### Supplied material
$ cat config.mk
export PLATFORM = sky130hd
export DESIGN_NAME = larpix_config_responder_flat
export DESIGN_NICKNAME = d
export VERILOG_FILES = /design/src/rtl/larpix_config_responder_pkg.sv /design/src/rtl/larpix_config_responder_if.sv /design/src/rtl/larpix_config_responder.sv /design/src/flat_wrapper.sv
export SDC_FILE = /design/constraint.sdc
export NUM_CORES = 1
export LEC_CHECK = 0
export CAP_MARGIN = 10
export CORE_UTILIZATION = 50
export CTS_CLUSTER_DIAMETER = 30
export CTS_CLUSTER_SIZE = 28
export DETAILED_ROUTE_END_ITERATION = 16
export MAX_ROUTING_LAYER = met4
export PLACE_DENSITY = 0.86
export SYNTH_ARGS = -nofsm -noshare
export SYNTH_HDL_FRONTEND = slang
export SYNTH_SLANG_ARGS = --single-unit
export TNS_END_PERCENT = 50
$ cat constraint.sdc
create_clock -name clk -period 6.1 [get_ports clk]
set_input_delay 0.915 -clock clk [delete_from_list [all_inputs] [get_ports clk]]
set_output_delay 0.915 -clock clk [all_outputs]
set_load 0.03 [all_outputs]
==> src/rtl/ps2_char_fifo.sv <==
// Circular character buffer with wrap-around pointers. DEPTH may be 1,
// in which case it degenerates to a single holding register.
// A push is accepted when there is room or when a pop happens in the
// same cycle; pop is ignored while empty. pop_data reads 0 when empty.
module ps2_char_fifo #(
  parameter int DEPTH = 4
) (
  input  logic       clk,
  input  logic       rst_n,
  input  logic       push,
  input  logic [7:0] push_data,
  input  logic       pop,
  output logic [7:0] pop_data,
  output logic       full,
  output logic       empty
);

  localparam int PTR_W = (DEPTH > 1) ? $clog2(DEPTH) : 1;
  localparam int CNT_W = $clog2(DEPTH + 1);

  logic [7:0]       mem_q [DEPTH];
  logic [7:0]       mem_d [DEPTH];
  logic [PTR_W-1:0] wr_q, wr_d, rd_q, rd_d;
  logic [CNT_W-1:0] cnt_q, cnt_d;
  logic             do_push, do_pop;

  function automatic logic [PTR_W-1:0] ptr_next(input logic [PTR_W-1:0] p);
    return (p == PTR_W'(DEPTH - 1)) ? '0 : p + 1'b1;
  endfunction

  assign full     = (cnt_q == CNT_W'(DEPTH));
  assign empty    = (cnt_q == '0);
  assign do_pop   = pop && !empty;
  assign do_push  = push && (!full || do_pop);
  assign pop_data = empty ? 8'h00 : mem_q[rd_q];

  // Next pointer, count and storage contents.
  always_comb begin
    mem_d = mem_q;
    wr_d  = wr_q;
    rd_d  = rd_q;
    cnt_d = cnt_q + CNT_W'(do_push) - CNT_W'(do_pop);
    if (do_pop) rd_d = ptr_next(rd_q);
    if (do_push) begin
      mem_d[wr_q] = push_data;
      wr_d        = ptr_next(wr_q);
    end
  end

  // Buffer state registers.
  always_ff @(posedge clk or negedge rst_n) begin
    if (!rst_n) begin
      for (int i = 0; i < DEPTH; i++) mem_q[i] <= 8'h00;
      wr_q  <= '0;
      rd_q  <= '0;
      cnt_q <= '0;
    end else begin
      mem_q <= mem_d;
      wr_q  <= wr_d;
      rd_q  <= rd_d;
      cnt_q <= cnt_d;
    end
  end

endmodule

==> src/rtl/ps2_scancode_decoder.sv <==
// PS/2 set-2 scan-code decoder feeding a valid/ready character stream.
// Optional macro PS2_DECODER_FIFO_EN: buffer FIFO_DEPTH characters;
// without it a single holding register is used.
// Handshake: char_data/char_valid are held until the cycle where
// char_valid && char_ready, at which point the character is consumed.
module ps2_scancode_decoder
  import ps2_pkg::*;
#(
  parameter int FIFO_DEPTH = 4
) (
  input  logic       clk,
  input  logic       rst_n,
  input  logic [7:0] ps2_received_data,
  input  logic       ps2_received_data_strb,
  output logic [7:0] char_data,
  output logic       char_valid,
  input  logic       char_ready,
  output logic       overflow
);

`ifdef PS2_DECODER_FIFO_EN
  localparam int BUF_DEPTH = FIFO_DEPTH;
`else
  // FIFO_DEPTH has no effect in this build; the buffer is one entry.
  localparam int BUF_DEPTH = (FIFO_DEPTH > 0) ? 1 : 1;
`endif

  ps2_state_t state_q, state_d;
  logic       shift_q, shift_d;
  logic       overflow_q, overflow_d;
  logic       push;
  logic [7:0] push_char;
  logic [8:0] lookup;
  logic       pop, full, empty;

  assign lookup     = scancode_to_ascii(ps2_received_data, shift_q);
  assign char_valid = !empty;
  assign pop        = char_valid && char_ready;
  assign overflow   = overflow_q;

  // Prefix FSM, shift tracking and character generation on strobe cycles.
  always_comb begin
    state_d    = state_q;
    shift_d    = shift_q;
    push       = 1'b0;
    push_char  = 8'h00;
    if (ps2_received_data_strb) begin
      if (ps2_received_data == SC_EXT) begin
        state_d = ST_EXT;
      end else if (ps2_received_data == SC_BRK) begin
        state_d = (state_q == ST_IDLE || state_q == ST_BRK) ? ST_BRK : ST_EXT_BRK;
      end else begin
        state_d = ST_IDLE;
        if (ps2_received_data == SC_LSHIFT || ps2_received_data == SC_RSHIFT) begin
          if (state_q == ST_IDLE) shift_d = 1'b1;
          else if (state_q == ST_BRK) shift_d = 1'b0;
        end else if (state_q == ST_IDLE) begin
          push      = lookup[8];
          push_char = lookup[7:0];
        end
      end
    end
    overflow_d = push && full && !pop;
  end

  // Decoder state registers.
  always_ff @(posedge clk or negedge rst_n) begin
    if (!rst_n) begin
      state_q    <= ST_IDLE;
      shift_q    <= 1'b0;
      overflow_q <= 1'b0;
    end else begin
      state_q    <= state_d;
      shift_q    <= shift_d;
      overflow_q <= overflow_d;
    end
  end

  ps2_char_fifo #(.DEPTH(BUF_DEPTH)) u_fifo (
    .clk       (clk),
    .rst_n     (rst_n),
    .push      (push),
    .push_data (push_char),
    .pop       (pop),
    .pop_data  (char_data),
    .full      (full),
    .empty     (empty)
  );

endmodule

### Try it
Go through the listing above and write out exactly the lines starting with the one holding "export SYNTH_SLANG_ARGS = --single-unit" and running through the one holding "localparam int CNT_W = $clog2(DEPTH + 1);", ends included, and no others.

### Exercise response
export SYNTH_SLANG_ARGS = --single-unit
export TNS_END_PERCENT = 50
$ cat constraint.sdc
create_clock -name clk -period 6.1 [get_ports clk]
set_input_delay 0.915 -clock clk [delete_from_list [all_inputs] [get_ports clk]]
set_output_delay 0.915 -clock clk [all_outputs]
set_load 0.03 [all_outputs]
==> src/rtl/ps2_char_fifo.sv <==
// Circular character buffer with wrap-around pointers. DEPTH may be 1,
// in which case it degenerates to a single holding register.
// A push is accepted when there is room or when a pop happens in the
// same cycle; pop is ignored while empty. pop_data reads 0 when empty.
module ps2_char_fifo #(
  parameter int DEPTH = 4
) (
  input  logic       clk,
  input  logic       rst_n,
  input  logic       push,
  input  logic [7:0] push_data,
  input  logic       pop,
  output logic [7:0] pop_data,
  output logic       full,
  output logic       empty
);

  localparam int PTR_W = (DEPTH > 1) ? $clog2(DEPTH) : 1;
  localparam int CNT_W = $clog2(DEPTH + 1);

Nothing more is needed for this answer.